> [WHAT TO PRODUCE]:
The answer is to be all of the data below, reproduced exactly.

[Stored items]
____________

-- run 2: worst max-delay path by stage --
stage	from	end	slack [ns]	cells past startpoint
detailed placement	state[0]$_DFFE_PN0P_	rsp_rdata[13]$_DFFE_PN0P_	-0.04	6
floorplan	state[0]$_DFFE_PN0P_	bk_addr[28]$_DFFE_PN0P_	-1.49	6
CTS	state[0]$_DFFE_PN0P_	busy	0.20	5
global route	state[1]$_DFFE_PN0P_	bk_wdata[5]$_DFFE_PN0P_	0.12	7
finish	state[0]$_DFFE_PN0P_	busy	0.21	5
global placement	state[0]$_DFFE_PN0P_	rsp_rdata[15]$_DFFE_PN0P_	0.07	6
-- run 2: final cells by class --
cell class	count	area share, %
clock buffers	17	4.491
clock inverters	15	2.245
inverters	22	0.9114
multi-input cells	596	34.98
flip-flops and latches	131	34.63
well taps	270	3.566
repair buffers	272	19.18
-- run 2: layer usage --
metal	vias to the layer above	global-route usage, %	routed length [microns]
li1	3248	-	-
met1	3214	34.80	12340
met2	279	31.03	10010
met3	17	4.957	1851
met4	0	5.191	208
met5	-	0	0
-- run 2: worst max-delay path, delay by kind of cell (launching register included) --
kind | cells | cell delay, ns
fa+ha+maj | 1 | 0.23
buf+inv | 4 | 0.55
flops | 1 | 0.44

____________

> [ANSWER SECTION]:
-- run 2: worst max-delay path by stage --
stage	from	end	slack [ns]	cells past startpoint
detailed placement	state[0]$_DFFE_PN0P_	rsp_rdata[13]$_DFFE_PN0P_	-0.04	6
floorplan	state[0]$_DFFE_PN0P_	bk_addr[28]$_DFFE_PN0P_	-1.49	6
CTS	state[0]$_DFFE_PN0P_	busy	0.20	5
global route	state[1]$_DFFE_PN0P_	bk_wdata[5]$_DFFE_PN0P_	0.12	7
finish	state[0]$_DFFE_PN0P_	busy	0.21	5
global placement	state[0]$_DFFE_PN0P_	rsp_rdata[15]$_DFFE_PN0P_	0.07	6
-- run 2: final cells by class --
cell class	count	area share, %
clock buffers	17	4.491
clock inverters	15	2.245
inverters	22	0.9114
multi-input cells	596	34.98
flip-flops and latches	131	34.63
well taps	270	3.566
repair buffers	272	19.18
-- run 2: layer usage --
metal	vias to the layer above	global-route usage, %	routed length [microns]
li1	3248	-	-
met1	3214	34.80	12340
met2	279	31.03	10010
met3	17	4.957	1851
met4	0	5.191	208
met5	-	0	0
-- run 2: worst max-delay path, delay by kind of cell (launching register included) --
kind | cells | cell delay, ns
fa+ha+maj | 1 | 0.23
buf+inv | 4 | 0.55
flops | 1 | 0.44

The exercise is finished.